:: WHAT THIS TASK INVOLVES ::
Show each line of the data below in which "setup" occurs.

"""

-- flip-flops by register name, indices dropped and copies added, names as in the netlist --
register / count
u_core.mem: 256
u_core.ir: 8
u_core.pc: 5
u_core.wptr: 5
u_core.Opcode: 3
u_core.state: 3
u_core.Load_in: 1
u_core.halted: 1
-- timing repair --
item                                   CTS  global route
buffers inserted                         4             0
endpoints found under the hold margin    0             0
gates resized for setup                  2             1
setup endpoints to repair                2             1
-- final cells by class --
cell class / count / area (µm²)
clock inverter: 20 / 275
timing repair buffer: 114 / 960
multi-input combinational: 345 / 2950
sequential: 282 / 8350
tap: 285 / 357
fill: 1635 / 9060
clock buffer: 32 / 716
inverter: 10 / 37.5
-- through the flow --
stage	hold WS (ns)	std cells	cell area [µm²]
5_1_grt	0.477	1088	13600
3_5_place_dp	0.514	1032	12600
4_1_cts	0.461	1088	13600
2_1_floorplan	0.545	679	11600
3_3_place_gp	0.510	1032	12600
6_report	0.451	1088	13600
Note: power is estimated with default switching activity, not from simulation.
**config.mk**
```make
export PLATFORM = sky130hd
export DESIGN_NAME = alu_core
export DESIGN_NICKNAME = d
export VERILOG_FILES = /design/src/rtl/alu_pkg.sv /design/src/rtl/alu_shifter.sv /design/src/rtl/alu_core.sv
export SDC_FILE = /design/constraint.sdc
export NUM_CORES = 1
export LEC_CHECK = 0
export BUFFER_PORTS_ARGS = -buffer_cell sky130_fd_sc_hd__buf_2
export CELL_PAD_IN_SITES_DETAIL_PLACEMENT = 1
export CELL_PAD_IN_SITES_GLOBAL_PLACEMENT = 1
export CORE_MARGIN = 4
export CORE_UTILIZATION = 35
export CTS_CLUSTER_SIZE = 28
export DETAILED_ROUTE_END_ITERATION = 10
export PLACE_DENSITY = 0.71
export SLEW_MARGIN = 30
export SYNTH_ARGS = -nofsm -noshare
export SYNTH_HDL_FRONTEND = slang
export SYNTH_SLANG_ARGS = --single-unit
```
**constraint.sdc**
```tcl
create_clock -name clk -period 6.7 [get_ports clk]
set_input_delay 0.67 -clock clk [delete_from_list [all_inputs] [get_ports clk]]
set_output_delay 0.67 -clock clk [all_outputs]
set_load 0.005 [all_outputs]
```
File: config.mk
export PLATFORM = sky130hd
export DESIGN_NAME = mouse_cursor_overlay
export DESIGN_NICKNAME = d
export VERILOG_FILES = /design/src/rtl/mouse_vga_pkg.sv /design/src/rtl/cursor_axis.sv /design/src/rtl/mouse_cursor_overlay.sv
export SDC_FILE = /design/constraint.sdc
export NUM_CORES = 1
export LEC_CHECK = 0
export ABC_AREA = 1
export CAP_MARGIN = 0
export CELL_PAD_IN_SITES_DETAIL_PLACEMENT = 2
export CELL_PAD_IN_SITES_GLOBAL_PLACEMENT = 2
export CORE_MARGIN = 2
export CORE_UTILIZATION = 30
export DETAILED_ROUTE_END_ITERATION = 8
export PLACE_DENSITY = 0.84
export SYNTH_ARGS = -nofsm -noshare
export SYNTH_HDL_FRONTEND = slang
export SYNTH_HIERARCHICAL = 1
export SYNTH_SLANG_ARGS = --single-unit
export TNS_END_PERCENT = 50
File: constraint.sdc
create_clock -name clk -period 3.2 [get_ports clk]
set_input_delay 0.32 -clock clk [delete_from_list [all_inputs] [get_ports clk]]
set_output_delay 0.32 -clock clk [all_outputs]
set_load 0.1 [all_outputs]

"""
"""

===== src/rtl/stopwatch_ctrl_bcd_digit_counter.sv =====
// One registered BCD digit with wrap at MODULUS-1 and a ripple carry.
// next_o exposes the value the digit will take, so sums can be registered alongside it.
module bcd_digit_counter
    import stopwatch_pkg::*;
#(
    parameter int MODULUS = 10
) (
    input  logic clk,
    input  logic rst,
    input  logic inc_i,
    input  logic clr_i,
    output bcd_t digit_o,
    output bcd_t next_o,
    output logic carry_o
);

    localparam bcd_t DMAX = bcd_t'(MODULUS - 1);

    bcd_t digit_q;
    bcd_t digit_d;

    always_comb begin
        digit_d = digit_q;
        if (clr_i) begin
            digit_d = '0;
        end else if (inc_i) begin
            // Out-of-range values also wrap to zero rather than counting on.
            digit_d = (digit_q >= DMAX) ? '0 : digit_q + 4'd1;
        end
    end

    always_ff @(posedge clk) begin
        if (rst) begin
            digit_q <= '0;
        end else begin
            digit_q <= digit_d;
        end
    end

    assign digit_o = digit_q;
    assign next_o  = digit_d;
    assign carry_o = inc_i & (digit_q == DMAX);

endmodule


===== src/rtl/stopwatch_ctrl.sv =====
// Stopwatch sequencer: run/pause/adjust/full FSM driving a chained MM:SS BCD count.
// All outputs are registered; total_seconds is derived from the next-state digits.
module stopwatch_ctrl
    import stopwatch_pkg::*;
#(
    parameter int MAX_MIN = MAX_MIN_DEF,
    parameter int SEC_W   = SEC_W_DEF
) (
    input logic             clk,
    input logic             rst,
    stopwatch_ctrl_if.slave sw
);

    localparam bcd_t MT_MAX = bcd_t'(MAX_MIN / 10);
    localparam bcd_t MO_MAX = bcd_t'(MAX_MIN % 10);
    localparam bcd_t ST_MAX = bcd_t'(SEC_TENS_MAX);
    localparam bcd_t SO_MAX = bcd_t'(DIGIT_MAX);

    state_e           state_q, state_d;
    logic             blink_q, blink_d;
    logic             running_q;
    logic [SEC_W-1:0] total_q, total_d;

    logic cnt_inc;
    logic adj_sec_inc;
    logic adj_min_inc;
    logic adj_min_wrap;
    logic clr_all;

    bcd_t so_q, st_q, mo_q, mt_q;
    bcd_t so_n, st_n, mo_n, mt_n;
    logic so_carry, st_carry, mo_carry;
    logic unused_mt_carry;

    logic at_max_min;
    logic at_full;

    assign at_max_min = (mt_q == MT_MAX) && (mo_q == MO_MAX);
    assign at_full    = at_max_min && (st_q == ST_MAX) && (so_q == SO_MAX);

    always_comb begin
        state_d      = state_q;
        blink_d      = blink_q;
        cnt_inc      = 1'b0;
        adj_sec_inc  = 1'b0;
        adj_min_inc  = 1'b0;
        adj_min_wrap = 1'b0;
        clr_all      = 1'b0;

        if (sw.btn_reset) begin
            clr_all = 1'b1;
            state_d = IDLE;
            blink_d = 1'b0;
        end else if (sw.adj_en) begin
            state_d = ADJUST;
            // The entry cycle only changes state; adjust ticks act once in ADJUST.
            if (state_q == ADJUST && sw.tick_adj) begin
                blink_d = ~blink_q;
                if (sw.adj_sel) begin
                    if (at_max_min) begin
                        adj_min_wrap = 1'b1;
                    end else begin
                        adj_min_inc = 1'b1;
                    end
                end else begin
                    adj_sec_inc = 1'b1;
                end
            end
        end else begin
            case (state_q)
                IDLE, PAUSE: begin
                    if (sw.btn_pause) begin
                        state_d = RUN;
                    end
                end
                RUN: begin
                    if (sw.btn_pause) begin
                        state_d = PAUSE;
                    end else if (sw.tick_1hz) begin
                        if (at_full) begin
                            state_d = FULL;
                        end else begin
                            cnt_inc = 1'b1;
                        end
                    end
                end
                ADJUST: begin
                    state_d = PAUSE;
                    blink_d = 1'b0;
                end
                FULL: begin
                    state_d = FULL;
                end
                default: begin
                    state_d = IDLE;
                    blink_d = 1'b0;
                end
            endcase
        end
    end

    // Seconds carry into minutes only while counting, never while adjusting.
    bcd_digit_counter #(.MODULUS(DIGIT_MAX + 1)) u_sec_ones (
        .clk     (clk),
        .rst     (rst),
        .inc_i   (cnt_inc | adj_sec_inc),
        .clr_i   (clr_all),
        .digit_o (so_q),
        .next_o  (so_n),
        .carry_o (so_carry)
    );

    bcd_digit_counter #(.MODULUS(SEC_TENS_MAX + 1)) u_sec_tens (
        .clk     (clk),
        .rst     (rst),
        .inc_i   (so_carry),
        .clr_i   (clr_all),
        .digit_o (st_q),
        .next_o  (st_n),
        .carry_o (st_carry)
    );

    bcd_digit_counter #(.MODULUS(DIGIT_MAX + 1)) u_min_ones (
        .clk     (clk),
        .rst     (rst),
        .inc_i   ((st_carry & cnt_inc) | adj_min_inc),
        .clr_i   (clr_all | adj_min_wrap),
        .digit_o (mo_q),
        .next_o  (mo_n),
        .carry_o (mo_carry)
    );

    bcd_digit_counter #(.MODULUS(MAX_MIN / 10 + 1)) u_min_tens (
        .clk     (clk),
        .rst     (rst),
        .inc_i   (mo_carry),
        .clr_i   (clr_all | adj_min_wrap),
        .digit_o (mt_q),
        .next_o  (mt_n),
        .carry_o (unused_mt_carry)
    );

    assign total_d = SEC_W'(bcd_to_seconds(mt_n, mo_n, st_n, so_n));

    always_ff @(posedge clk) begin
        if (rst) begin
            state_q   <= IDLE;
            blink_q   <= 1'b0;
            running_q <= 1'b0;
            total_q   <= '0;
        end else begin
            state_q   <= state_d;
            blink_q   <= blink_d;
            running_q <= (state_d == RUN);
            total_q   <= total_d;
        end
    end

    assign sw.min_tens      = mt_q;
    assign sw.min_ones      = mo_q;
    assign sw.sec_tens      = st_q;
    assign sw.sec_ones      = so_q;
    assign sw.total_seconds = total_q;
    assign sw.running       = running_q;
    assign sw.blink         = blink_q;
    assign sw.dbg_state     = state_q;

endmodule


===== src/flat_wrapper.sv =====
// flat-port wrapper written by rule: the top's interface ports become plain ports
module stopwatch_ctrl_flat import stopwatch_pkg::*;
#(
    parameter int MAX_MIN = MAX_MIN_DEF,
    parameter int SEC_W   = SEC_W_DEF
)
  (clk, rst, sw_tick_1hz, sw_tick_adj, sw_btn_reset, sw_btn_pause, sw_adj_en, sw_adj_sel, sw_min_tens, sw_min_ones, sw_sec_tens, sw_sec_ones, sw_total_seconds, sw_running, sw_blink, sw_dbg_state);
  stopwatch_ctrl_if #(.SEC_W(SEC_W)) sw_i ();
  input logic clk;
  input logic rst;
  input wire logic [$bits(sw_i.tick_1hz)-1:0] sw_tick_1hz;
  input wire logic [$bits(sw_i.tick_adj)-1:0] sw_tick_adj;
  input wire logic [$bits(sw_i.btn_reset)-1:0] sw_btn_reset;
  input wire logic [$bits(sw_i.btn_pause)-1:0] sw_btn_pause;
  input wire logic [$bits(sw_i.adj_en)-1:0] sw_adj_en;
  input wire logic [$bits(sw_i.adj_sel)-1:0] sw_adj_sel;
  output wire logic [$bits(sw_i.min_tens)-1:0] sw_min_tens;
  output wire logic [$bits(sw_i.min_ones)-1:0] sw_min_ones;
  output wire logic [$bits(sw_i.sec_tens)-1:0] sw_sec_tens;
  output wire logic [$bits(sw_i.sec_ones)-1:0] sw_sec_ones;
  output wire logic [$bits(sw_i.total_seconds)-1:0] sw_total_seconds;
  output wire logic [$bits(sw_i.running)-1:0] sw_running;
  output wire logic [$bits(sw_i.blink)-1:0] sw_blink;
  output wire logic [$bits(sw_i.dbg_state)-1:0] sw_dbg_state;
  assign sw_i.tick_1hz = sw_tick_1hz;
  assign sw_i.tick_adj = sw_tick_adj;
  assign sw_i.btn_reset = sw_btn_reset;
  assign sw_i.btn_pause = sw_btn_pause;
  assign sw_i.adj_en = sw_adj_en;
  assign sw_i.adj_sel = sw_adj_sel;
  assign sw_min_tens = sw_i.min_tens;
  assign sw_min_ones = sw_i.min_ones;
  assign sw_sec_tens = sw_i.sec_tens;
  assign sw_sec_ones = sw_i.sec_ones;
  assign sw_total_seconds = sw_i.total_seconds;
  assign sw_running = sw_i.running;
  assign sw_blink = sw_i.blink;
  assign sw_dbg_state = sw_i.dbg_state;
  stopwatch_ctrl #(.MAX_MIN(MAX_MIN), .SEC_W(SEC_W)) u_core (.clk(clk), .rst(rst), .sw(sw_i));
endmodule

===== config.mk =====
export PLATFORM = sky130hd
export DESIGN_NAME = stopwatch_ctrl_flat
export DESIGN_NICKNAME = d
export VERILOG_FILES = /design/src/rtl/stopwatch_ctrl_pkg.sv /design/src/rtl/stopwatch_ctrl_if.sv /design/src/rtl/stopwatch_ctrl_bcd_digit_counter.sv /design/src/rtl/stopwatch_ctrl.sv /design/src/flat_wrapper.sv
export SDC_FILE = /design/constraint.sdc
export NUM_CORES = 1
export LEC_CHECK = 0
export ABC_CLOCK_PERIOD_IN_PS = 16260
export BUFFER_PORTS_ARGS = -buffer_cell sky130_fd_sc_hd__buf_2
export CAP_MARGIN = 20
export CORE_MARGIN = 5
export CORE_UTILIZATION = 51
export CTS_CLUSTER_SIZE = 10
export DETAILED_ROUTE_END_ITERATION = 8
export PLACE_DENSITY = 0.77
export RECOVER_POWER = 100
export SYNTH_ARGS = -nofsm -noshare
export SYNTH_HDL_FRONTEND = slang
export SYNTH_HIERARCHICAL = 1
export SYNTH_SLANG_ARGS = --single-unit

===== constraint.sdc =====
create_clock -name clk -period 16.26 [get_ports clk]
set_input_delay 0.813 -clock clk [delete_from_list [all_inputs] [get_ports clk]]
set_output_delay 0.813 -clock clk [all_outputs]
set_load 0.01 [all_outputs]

"""
"""

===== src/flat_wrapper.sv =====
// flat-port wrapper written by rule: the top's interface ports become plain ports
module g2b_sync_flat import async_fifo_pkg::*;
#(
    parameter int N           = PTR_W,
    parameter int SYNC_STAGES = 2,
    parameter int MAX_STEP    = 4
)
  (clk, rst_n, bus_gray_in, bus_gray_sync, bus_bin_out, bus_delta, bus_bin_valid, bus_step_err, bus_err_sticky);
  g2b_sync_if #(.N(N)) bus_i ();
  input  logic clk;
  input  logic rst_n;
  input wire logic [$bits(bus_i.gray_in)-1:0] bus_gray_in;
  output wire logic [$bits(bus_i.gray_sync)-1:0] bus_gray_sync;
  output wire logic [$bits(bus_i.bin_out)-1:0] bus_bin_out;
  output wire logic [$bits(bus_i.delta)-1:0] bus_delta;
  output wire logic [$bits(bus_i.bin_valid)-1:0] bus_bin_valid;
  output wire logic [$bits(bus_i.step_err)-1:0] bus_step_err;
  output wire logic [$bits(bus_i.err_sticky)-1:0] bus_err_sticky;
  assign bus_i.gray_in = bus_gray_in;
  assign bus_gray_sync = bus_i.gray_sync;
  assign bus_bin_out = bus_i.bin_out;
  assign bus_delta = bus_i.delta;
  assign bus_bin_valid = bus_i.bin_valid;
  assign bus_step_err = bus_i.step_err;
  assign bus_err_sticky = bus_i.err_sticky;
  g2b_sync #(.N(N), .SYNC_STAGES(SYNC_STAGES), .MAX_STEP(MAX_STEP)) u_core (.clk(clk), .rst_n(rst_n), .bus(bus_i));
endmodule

"""

:: RESPONSE TO THIS EXERCISE ::
gates resized for setup                  2             1
setup endpoints to repair                2             1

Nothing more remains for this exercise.